The shock rejection of the Administration's proposed financial market bail out is flowing through to other markets including to commonities. Oil is back 10%. This from Reuters
Oil prices dropped nearly 10 percent overnight after the US House of Representatives rejected the US$700 billion rescue package for the financial sector.
US stocks plunged after lawmakers voted against the bailout and major US and European banks needed emergency deals to stave off collapse, sending investors fleeing to the safety of gold and debt.
US November crude settled down $10.52 to $96.37 a barrel, after touching a session low of $95.04, in the second biggest drop since April 23, 2003. November crude dropped 11.8 percent last Tuesday following a spike in the expiring October crude contract in the previous session.

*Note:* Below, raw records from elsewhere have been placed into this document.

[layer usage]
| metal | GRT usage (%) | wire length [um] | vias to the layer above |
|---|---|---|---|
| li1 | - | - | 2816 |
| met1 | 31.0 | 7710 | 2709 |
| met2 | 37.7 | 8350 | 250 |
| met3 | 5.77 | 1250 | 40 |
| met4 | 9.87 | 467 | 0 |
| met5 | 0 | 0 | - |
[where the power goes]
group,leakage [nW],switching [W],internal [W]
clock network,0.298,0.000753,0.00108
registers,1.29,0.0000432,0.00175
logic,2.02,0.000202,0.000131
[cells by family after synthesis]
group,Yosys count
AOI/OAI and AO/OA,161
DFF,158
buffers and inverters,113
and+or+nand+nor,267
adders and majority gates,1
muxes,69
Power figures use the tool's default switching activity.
## config.mk

```make
export PLATFORM = sky130hd
export DESIGN_NAME = fetch_decoder
export DESIGN_NICKNAME = d
export VERILOG_FILES = /design/src/rtl/fd_pkg.sv /design/src/rtl/fd_imem.sv /design/src/rtl/fd_field_split.sv /design/src/rtl/fd_status.sv /design/src/rtl/fetch_decoder.sv
export SDC_FILE = /design/constraint.sdc
export NUM_CORES = 2
export LEC_CHECK = 0
export CORE_ASPECT_RATIO = 1.2
export CORE_MARGIN = 3
export CORE_UTILIZATION = 25
export CTS_BUF_LIST = sky130_fd_sc_hd__clkbuf_2
export CTS_CLUSTER_SIZE = 14
export DETAILED_ROUTE_END_ITERATION = 7
export DONT_BUFFER_PORTS = 1
export PLACE_DENSITY = 0.42
export RECOVER_POWER = 25
export SLEW_MARGIN = 20
export SYNTH_ARGS = -nofsm -noshare
export SYNTH_HDL_FRONTEND = slang
export SYNTH_SLANG_ARGS = --single-unit
```

## constraint.sdc

```tcl
create_clock -name clk -period 18.4 [get_ports clk]
set_input_delay 3.68 -clock clk [delete_from_list [all_inputs] [get_ports clk]]
set_output_delay 3.68 -clock clk [all_outputs]
set_load 0.05 [all_outputs]
```
File: src/rtl/hbridge_rdt_pkg.sv
package hbridge_rdt_pkg;

  typedef struct packed {
    logic a;
    logic b;
    logic c;
    logic d;
  } bridge_drive_t;

  localparam bridge_drive_t BRIDGE_OFF = '{a: 1'b0, b: 1'b0, c: 1'b0, d: 1'b0};

  // Map an applied direction and the PWM level onto the four lines.
  function automatic bridge_drive_t steer_pair(input logic fwd, input logic pwm);
    bridge_drive_t r;
    r = BRIDGE_OFF;
    if (fwd) begin
      r.a = pwm;
      r.d = 1'b1;
    end else begin
      r.c = pwm;
      r.b = 1'b1;
    end
    return r;
  endfunction

endpackage

File: src/rtl/hbridge_dir_track.sv
// Tracks the applied direction, the pending reversal request and the
// dead-time value captured when the direction bit toggled.
module hbridge_dir_track #(
  parameter int unsigned         MODE_W   = 3,
  parameter int unsigned         DT_W     = 6,
  parameter logic [MODE_W-1:0]   FWD_MODE = 3'b101,
  parameter logic [MODE_W-1:0]   REV_MODE = 3'b100
) (
  input  logic              clk,
  input  logic              rst_n,
  input  logic [MODE_W-1:0] mode_i,
  input  logic [DT_W-1:0]   dead_i,
  input  logic              sync_i,
  output logic              brush_o,
  output logic              switch_o,
  output logic              dir_o,
  output logic [DT_W-1:0]   eff_dt_o
);

  logic            want_fwd;
  logic            brush;
  logic            toggle;
  logic            pending;
  logic            switching;
  logic            dir_now;
  logic [DT_W-1:0] eff_dt;

  logic            dir_q,  dir_d;
  logic            req_q,  req_d;
  logic            wv_q,   wv_d;
  logic [DT_W-1:0] hold_q, hold_d;
  logic            hold_en;

  // Decode and request handling
  always_comb begin
    want_fwd  = (mode_i == FWD_MODE);
    brush     = want_fwd || (mode_i == REV_MODE);
    toggle    = brush && wv_q && (want_fwd != req_q);
    eff_dt    = toggle ? dead_i : hold_q;
    pending   = brush && wv_q && (want_fwd != dir_q);
    switching = pending && sync_i;
    dir_now   = (!wv_q || switching) ? want_fwd : dir_q;
  end

  // Next state
  always_comb begin
    wv_d    = brush;
    req_d   = want_fwd;
    dir_d   = brush ? dir_now : want_fwd;
    hold_en = toggle;
    hold_d  = dead_i;
  end

  // Registers
  always_ff @(posedge clk or negedge rst_n) begin
    if (!rst_n) begin
      dir_q <= 1'b0;
      req_q <= 1'b0;
      wv_q  <= 1'b0;
    end else begin
      dir_q <= dir_d;
      req_q <= req_d;
      wv_q  <= wv_d;
    end
  end

  always_ff @(posedge clk or negedge rst_n) begin
    if (!rst_n) begin
      hold_q <= '0;
    end else if (hold_en) begin
      hold_q <= hold_d;
    end
  end

  assign brush_o  = brush;
  assign switch_o = switching;
  assign dir_o    = dir_now;
  assign eff_dt_o = eff_dt;

endmodule

File: src/rtl/hbridge_blank_cnt.sv
// Dead-time down-counter: blanks the bridge for the captured count,
// starting with the sync cycle in which a reversal is applied.
module hbridge_blank_cnt #(
  parameter int unsigned DT_W = 6
) (
  input  logic            clk,
  input  logic            rst_n,
  input  logic            brush_i,
  input  logic            switch_i,
  input  logic [DT_W-1:0] eff_dt_i,
  output logic            blank_o
);

  localparam logic [DT_W-1:0] CNT_ZERO = '0;
  localparam logic [DT_W-1:0] CNT_ONE  = {{(DT_W-1){1'b0}}, 1'b1};

  logic [DT_W-1:0] cnt_q, cnt_d;
  logic            cnt_en;
  logic            dt_nonzero;
  logic            cnt_busy;

  always_comb begin
    dt_nonzero = (eff_dt_i != CNT_ZERO);
    cnt_busy   = (cnt_q != CNT_ZERO);
    cnt_en     = 1'b0;
    cnt_d      = cnt_q;
    if (!brush_i) begin
      cnt_en = cnt_busy;
      cnt_d  = CNT_ZERO;
    end else if (switch_i) begin
      cnt_en = 1'b1;
      cnt_d  = dt_nonzero ? (eff_dt_i - CNT_ONE) : CNT_ZERO;
    end else if (cnt_busy) begin
      cnt_en = 1'b1;
      cnt_d  = cnt_q - CNT_ONE;
    end
  end

  always_ff @(posedge clk or negedge rst_n) begin
    if (!rst_n) begin
      cnt_q <= CNT_ZERO;
    end else if (cnt_en) begin
      cnt_q <= cnt_d;
    end
  end

  assign blank_o = switch_i ? dt_nonzero : cnt_busy;

endmodule

File: src/rtl/hbridge_steer.sv
// Output steering: places the PWM and the held-on level on the active diagonal.
module hbridge_steer
  import hbridge_rdt_pkg::*;
(
  input  logic          en_i,
  input  logic          fwd_i,
  input  logic          pwm_i,
  output bridge_drive_t drive_o
);

  always_comb begin
    drive_o = BRIDGE_OFF;
    if (en_i) begin
      drive_o = steer_pair(fwd_i, pwm_i);
    end
  end

endmodule

File: src/rtl/hbridge_reverse_dt.sv
module hbridge_reverse_dt
  import hbridge_rdt_pkg::*;
#(
  parameter int unsigned       MODE_W   = 3,
  parameter int unsigned       DT_W     = 6,
  parameter logic [MODE_W-1:0] FWD_MODE = 3'b101,
  parameter logic [MODE_W-1:0] REV_MODE = 3'b100
) (
  input  logic              clk,
  input  logic              rst_n,
  input  logic [MODE_W-1:0] mode_i,
  input  logic [DT_W-1:0]   dead_i,
  input  logic              pwm_i,
  input  logic              sync_i,
  output logic              out_a,
  output logic              out_b,
  output logic              out_c,
  output logic              out_d
);

  logic            brush;
  logic            switching;
  logic            dir_now;
  logic [DT_W-1:0] eff_dt;
  logic            blank;
  logic            drive_en;
  bridge_drive_t   drive;

  hbridge_dir_track #(
    .MODE_W   (MODE_W),
    .DT_W     (DT_W),
    .FWD_MODE (FWD_MODE),
    .REV_MODE (REV_MODE)
  ) u_track (
    .clk      (clk),
    .rst_n    (rst_n),
    .mode_i   (mode_i),
    .dead_i   (dead_i),
    .sync_i   (sync_i),
    .brush_o  (brush),
    .switch_o (switching),
    .dir_o    (dir_now),
    .eff_dt_o (eff_dt)
  );

  hbridge_blank_cnt #(
    .DT_W (DT_W)
  ) u_blank (
    .clk      (clk),
    .rst_n    (rst_n),
    .brush_i  (brush),
    .switch_i (switching),
    .eff_dt_i (eff_dt),
    .blank_o  (blank)
  );

  assign drive_en = rst_n && brush && !blank;

  hbridge_steer u_steer (
    .en_i    (drive_en),
    .fwd_i   (dir_now),
    .pwm_i   (pwm_i),
    .drive_o (drive)
  );

  assign out_a = drive.a;
  assign out_b = drive.b;
  assign out_c = drive.c;
  assign out_d = drive.d;

endmodule

File: config.mk
export PLATFORM = sky130hd
export DESIGN_NAME = hbridge_reverse_dt
export DESIGN_NICKNAME = d
export VERILOG_FILES = /design/src/rtl/hbridge_rdt_pkg.sv /design/src/rtl/hbridge_dir_track.sv /design/src/rtl/hbridge_blank_cnt.sv /design/src/rtl/hbridge_steer.sv /design/src/rtl/hbridge_reverse_dt.sv
export SDC_FILE = /design/constraint.sdc
export NUM_CORES = 1
export LEC_CHECK = 0
export BUFFER_PORTS_ARGS = -buffer_cell sky130_fd_sc_hd__buf_2
export CORE_UTILIZATION = 45
export DETAILED_ROUTE_END_ITERATION = 16
export MAX_ROUTING_LAYER = met4
export PLACE_DENSITY = 0.73
export REMOVE_ABC_BUFFERS = 1
export SLEW_MARGIN = 0
export SYNTH_ARGS = -nofsm -noshare
export SYNTH_HDL_FRONTEND = slang
export SYNTH_SLANG_ARGS = --single-unit
File: constraint.sdc
create_clock -name clk -period 1.48 [get_ports clk]
set_input_delay 0.148 -clock clk [delete_from_list [all_inputs] [get_ports clk]]
set_output_delay 0.148 -clock clk [all_outputs]
set_load 0.02 [all_outputs]
# After elaboration in Yosys (flattened, before gate mapping)
# Index checks and enable logic that the tools add are counted.
dict set report op_classes {
  addsub 2
  eq_ne 5
  n_mux 15
  reduce_logical 13
}
# cell n
set ops {}
lappend ops {{$mux W6} 5}
lappend ops {{$reduce_bool A6 Y1} 2}
lappend ops {{$sub A6 B1 Y6 const B} 2}
lappend ops {{$mux W1} 8}
lappend ops {{$eq A3 B3 Y1 const B} 2}
lappend ops {{$logic_and A1 B1 Y1} 6}
lappend ops {{$mux W4} 1}
lappend ops {{$ne A3 B1 Y1 const B} 1}
lappend ops {{$logic_not A1 Y1} 2}
lappend ops {{$logic_or A1 B1 Y1} 2}
lappend ops {{$mux W2} 1}
lappend ops {{$ne A1 B1 Y1} 2}
lappend ops {{$reduce_and A2 Y1} 1}
dict set report word_totals {
  ff_bits 15
  inputBits 13
  output_inout_bits 4
  elab_cells 40
}

# Logic depth before layout (Yosys ltp)
# Gate-level depths: netlist of run 1.
dict set report logic_depth {
  ltp_word 10
  mapped_depth 6
  depth_no_buf 6
}

# Hierarchy
# A second synthesis of run 1 with hierarchy kept.
dict set report hier_totals {
  cells_unflattened 94
  hier_area_um2 1016.0
}
# mod n_inst cells_per_inst area_each_um2 seq_area_each_um2
set by_module_without_submodules {}
lappend by_module_without_submodules {hbridge_blank_cnt 1 61 559.3 150.1}
lappend by_module_without_submodules {hbridge_dir_track 1 28 414.1 225.2}
lappend by_module_without_submodules {hbridge_steer 1 4 33.8 0.0}
lappend by_module_without_submodules {hbridge_reverse_dt 1 1 8.8 0.0}

# Worst setup path before layout of run 1
# No wires, ideal clock.
dict set report synth_path {
  kind {reg-to-output}
  from {register u_track.hold_q[1]}
  to {output out_a}
  arrival_time_ps 1700
  required_ps 1332
  path_slack_ps -368
  stages_incl_launch_ff 5
  path_buffers 0
  path_cell_list {dfrtp_1 nor4_4 o211ai_1 o21a_1 a2111oi_2}
}
dict set report synth_between {
  elab_chain_cells 6
}
# element line_no
set synth_lines {}
lappend synth_lines {{start, declared} hbridge_dir_track.sv:31} ;# logic [DT_W-1:0] hold_q, hold_d;
lappend synth_lines {{start signal, assigned} hbridge_dir_track.sv:71} ;# hold_q <= hold_d;
lappend synth_lines {{$mux W6} hbridge_dir_track.sv:39} ;# eff_dt = toggle ? dead_i : hold_q;
lappend synth_lines {{$reduce_bool A6 Y1} hbridge_blank_cnt.sv:23} ;# dt_nonzero = (eff_dt_i != CNT_ZERO);
lappend synth_lines {{$mux W1} hbridge_blank_cnt.sv:47} ;# assign blank_o = switch_i ? dt_nonzero : cnt_busy;
lappend synth_lines {{$logic_not A1 Y1} hbridge_reverse_dt.sv:57} ;# assign drive_en = rst_n && brush && !blank;
lappend synth_lines {{$logic_and A1 B1 Y1} hbridge_reverse_dt.sv:57}
lappend synth_lines {{$mux W4} hbridge_steer.sv:13} ;# if (en_i) begin
lappend synth_lines {{end, declared} hbridge_reverse_dt.sv:15} ;# output logic out_a,
# Every way passes these cells.

# Worst setup path after layout of run 1
dict set report layout_path {
  from {register u_track.hold_q[3]}
  to {output out_a}
}
# Same word-level chain as after synthesis.
==> config.mk <==
export PLATFORM = sky130hd
export DESIGN_NAME = adc_frame_seq
export DESIGN_NICKNAME = d
export VERILOG_FILES = /design/src/rtl/adc_seq_pkg.sv /design/src/rtl/adcseq_edge_latch.sv /design/src/rtl/adcseq_slot_timer.sv /design/src/rtl/adcseq_result_fmt.sv /design/src/rtl/adc_frame_seq.sv
export SDC_FILE = /design/constraint.sdc
export NUM_CORES = 1
export LEC_CHECK = 0
export BUFFER_PORTS_ARGS = -buffer_cell sky130_fd_sc_hd__buf_2
export CAP_MARGIN = 20
export CORE_MARGIN = 5
export CORE_UTILIZATION = 54
export CTS_BUF_LIST = sky130_fd_sc_hd__clkbuf_8
export DETAILED_ROUTE_END_ITERATION = 6
export PLACE_DENSITY = 0.88
export SYNTH_ARGS = -nofsm -noshare
export SYNTH_HDL_FRONTEND = slang
export SYNTH_HIERARCHICAL = 1
export SYNTH_SLANG_ARGS = --single-unit
==> constraint.sdc <==
create_clock -name clk -period 3 [get_ports clk]
set_input_delay 0.9 -clock clk [delete_from_list [all_inputs] [get_ports clk]]
set_output_delay 0.9 -clock clk [all_outputs]
set_load 0.1 [all_outputs]
--- config.mk ---
export PLATFORM = sky130hd
export DESIGN_NAME = sar_sequencer
export DESIGN_NICKNAME = d
export VERILOG_FILES = /design/src/rtl/sar_seq_pkg.sv /design/src/rtl/sar_seq_ctrl.sv /design/src/rtl/sar_seq_dp.sv /design/src/rtl/sar_sequencer.sv
export SDC_FILE = /design/constraint.sdc
export NUM_CORES = 1
export LEC_CHECK = 0
export BUFFER_PORTS_ARGS = -buffer_cell sky130_fd_sc_hd__buf_2
export CORE_MARGIN = 4
export CORE_UTILIZATION = 40
export DETAILED_ROUTE_END_ITERATION = 10
export PLACE_DENSITY = 0.71
export SETUP_SLACK_MARGIN = 0.02
export SYNTH_ARGS = -nofsm -noshare
export SYNTH_HDL_FRONTEND = slang
export SYNTH_SLANG_ARGS = --single-unit
--- constraint.sdc ---
create_clock -name clk -period 5.2 [get_ports clk]
set_input_delay 0.26 -clock clk [delete_from_list [all_inputs] [get_ports clk]]
set_output_delay 0.26 -clock clk [all_outputs]
set_load 0.05 [all_outputs]
--- src/rtl/sar_seq_pkg.sv ---
package sar_seq_pkg;
  localparam logic [1:0] RC_SEL = 2'b11;

  typedef enum logic [1:0] {
    PH_IDLE  = 2'd0,
    PH_WAIT  = 2'd1,
    PH_TRIAL = 2'd2
  } seqPhase_t;

  typedef struct packed {
    logic startConv;
    logic trialStep;
    logic loadRes;
  } seqStrobe_t;
endpackage

--- src/rtl/sar_seq_ctrl.sv ---
module sar_seq_ctrl
  import sar_seq_pkg::*;
#(
  parameter int INSTR_CYC     = 4,
  parameter int DIV_BASE_LOG2 = 1,
  parameter int DIV_STEP_LOG2 = 2
) (
  input  logic       clk,
  input  logic       rstN,
  input  logic       wrEn,
  input  logic [5:0] wrData,
  input  logic       sleepReq,
  input  logic       rcTick,
  input  logic       lastTrial,
  output seqStrobe_t strobe,
  output logic [5:0] ctrlRd,
  output logic       convPowered
);
  localparam int DIV_W  = DIV_BASE_LOG2 + 2 * DIV_STEP_LOG2;
  localparam int WAIT_W = $clog2(INSTR_CYC + 1);

  logic adOn, busy, intEn, intFlag, offQ;
  logic [1:0] sel;
  seqPhase_t phase;
  logic [DIV_W-1:0] divCnt, divLimit;
  logic [WAIT_W-1:0] waitCnt;

  logic useRc, tick, sleepKill, disableNow, abortNow, wrStart;

  function automatic logic [DIV_W-1:0] limitFor(input logic [1:0] s);
    int expo;
    expo = DIV_BASE_LOG2 + DIV_STEP_LOG2 * int'(s);
    return DIV_W'((1 << expo) - 1);
  endfunction

  always_comb begin
    divLimit   = limitFor(sel);
    useRc      = (sel == RC_SEL);
    tick       = (phase == PH_TRIAL) && (useRc ? rcTick : (divCnt == divLimit));
    sleepKill  = sleepReq && adOn && !useRc;
    disableNow = wrEn && !wrData[0];
    abortNow   = busy && (sleepKill || disableNow);
    wrStart    = wrEn && wrData[1] && adOn && !busy;
    strobe.startConv = wrStart && !sleepKill && !disableNow;
    strobe.trialStep = tick && !abortNow;
    strobe.loadRes   = strobe.trialStep && lastTrial;
  end

  always_ff @(posedge clk) begin
    if (!rstN) begin
      adOn    <= 1'b0;
      busy    <= 1'b0;
      intEn   <= 1'b0;
      intFlag <= 1'b0;
      offQ    <= 1'b0;
      sel     <= 2'b00;
      phase   <= PH_IDLE;
      divCnt  <= '0;
      waitCnt <= '0;
    end else begin
      if (wrEn) begin
        adOn  <= wrData[0];
        sel   <= wrData[3:2];
        intEn <= wrData[4];
        if (!wrData[5]) intFlag <= 1'b0;
      end
      if (sleepKill) offQ <= 1'b1;
      if (phase == PH_TRIAL && !useRc)
        divCnt <= (divCnt == divLimit) ? '0 : divCnt + 1'b1;
      if (phase == PH_WAIT) begin
        if (waitCnt == WAIT_W'(INSTR_CYC - 1)) begin
          phase  <= PH_TRIAL;
          divCnt <= '0;
        end else begin
          waitCnt <= waitCnt + 1'b1;
        end
      end
      if (abortNow) begin
        busy  <= 1'b0;
        phase <= PH_IDLE;
      end else if (strobe.startConv) begin
        busy    <= 1'b1;
        offQ    <= 1'b0;
        phase   <= (wrData[3:2] == RC_SEL) ? PH_WAIT : PH_TRIAL;
        divCnt  <= '0;
        waitCnt <= '0;
      end else if (strobe.loadRes) begin
        busy    <= 1'b0;
        phase   <= PH_IDLE;
        intFlag <= 1'b1;
        if (sleepReq && !intEn) offQ <= 1'b1;
      end
    end
  end

  assign ctrlRd      = {intFlag, intEn, sel, busy, adOn};
  assign convPowered = adOn && !offQ;
endmodule

--- src/rtl/sar_seq_dp.sv ---
module sar_seq_dp
  import sar_seq_pkg::*;
#(
  parameter int DATA_W = 8
) (
  input  logic              clk,
  input  logic              rstN,
  input  seqStrobe_t        strobe,
  input  logic              cmpIn,
  output logic              lastTrial,
  output logic [DATA_W-1:0] trialCode,
  output logic [DATA_W-1:0] result
);
  localparam logic [DATA_W-1:0] TOP_BIT = {1'b1, {(DATA_W-1){1'b0}}};

  logic [DATA_W-1:0] code, mask, resolved;

  assign resolved  = cmpIn ? code : (code & ~mask);
  assign lastTrial = mask[0];
  assign trialCode = code;

  always_ff @(posedge clk) begin
    if (!rstN) begin
      code <= '0;
      mask <= '0;
    end else if (strobe.startConv) begin
      code <= TOP_BIT;
      mask <= TOP_BIT;
    end else if (strobe.trialStep) begin
      code <= resolved | (mask >> 1);
      mask <= mask >> 1;
    end
  end

  // result has no reset: it survives a device reset
  always_ff @(posedge clk) begin
    if (strobe.loadRes) result <= resolved;
  end
endmodule

--- src/rtl/sar_sequencer.sv ---
module sar_sequencer
  import sar_seq_pkg::*;
#(
  parameter int DATA_W        = 8,
  parameter int INSTR_CYC     = 4,
  parameter int DIV_BASE_LOG2 = 1,
  parameter int DIV_STEP_LOG2 = 2
) (
  input  logic              clk,
  input  logic              rstN,
  input  logic              wrEn,
  input  logic [5:0]        wrData,
  input  logic              sleepReq,
  input  logic              rcTick,
  input  logic              cmpIn,
  output logic [5:0]        ctrlRd,
  output logic [DATA_W-1:0] result,
  output logic [DATA_W-1:0] trialCode,
  output logic              convPowered,
  output logic              irq,
  output logic              wakeReq
);
  seqStrobe_t strobe;
  logic lastTrial;

  sar_seq_ctrl #(
    .INSTR_CYC(INSTR_CYC), .DIV_BASE_LOG2(DIV_BASE_LOG2), .DIV_STEP_LOG2(DIV_STEP_LOG2)
  ) ctrl_i (
    .clk(clk), .rstN(rstN), .wrEn(wrEn), .wrData(wrData), .sleepReq(sleepReq),
    .rcTick(rcTick), .lastTrial(lastTrial), .strobe(strobe), .ctrlRd(ctrlRd),
    .convPowered(convPowered)
  );

  sar_seq_dp #(.DATA_W(DATA_W)) dp_i (
    .clk(clk), .rstN(rstN), .strobe(strobe), .cmpIn(cmpIn), .lastTrial(lastTrial),
    .trialCode(trialCode), .result(result)
  );

  assign irq     = ctrlRd[5] && ctrlRd[4];
  assign wakeReq = irq && sleepReq;
endmodule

London Brent crude traded down $9.56 to settle at $93.98 a barrel.
The House voted 228-205 to reject the bailout bill, which would have authorized the Treasury Department to purchase broken mortgage-backed bonds from banks with the goal of jump-starting stalled capital markets.
"The bailout package being defeated sent stock markets tumbling, weighing on petroleum as well," said Tom Bentz, analyst at BNP Paribas Commodity Futures Inc.
The mounting economic crisis has stirred concerns about oil demand, helping drag prices from a record high above $147 a barrel in July.
In addition, investors who had rushed into commodities earlier this year as a hedge against inflation and the weak dollar have sold crude for safer havens.
"This decision is a shock to the system," said Sarah Emerson, director of Energy Security Analysis Inc. "The oil market is reacting strongly in part because of the implications of a weak economy on demand."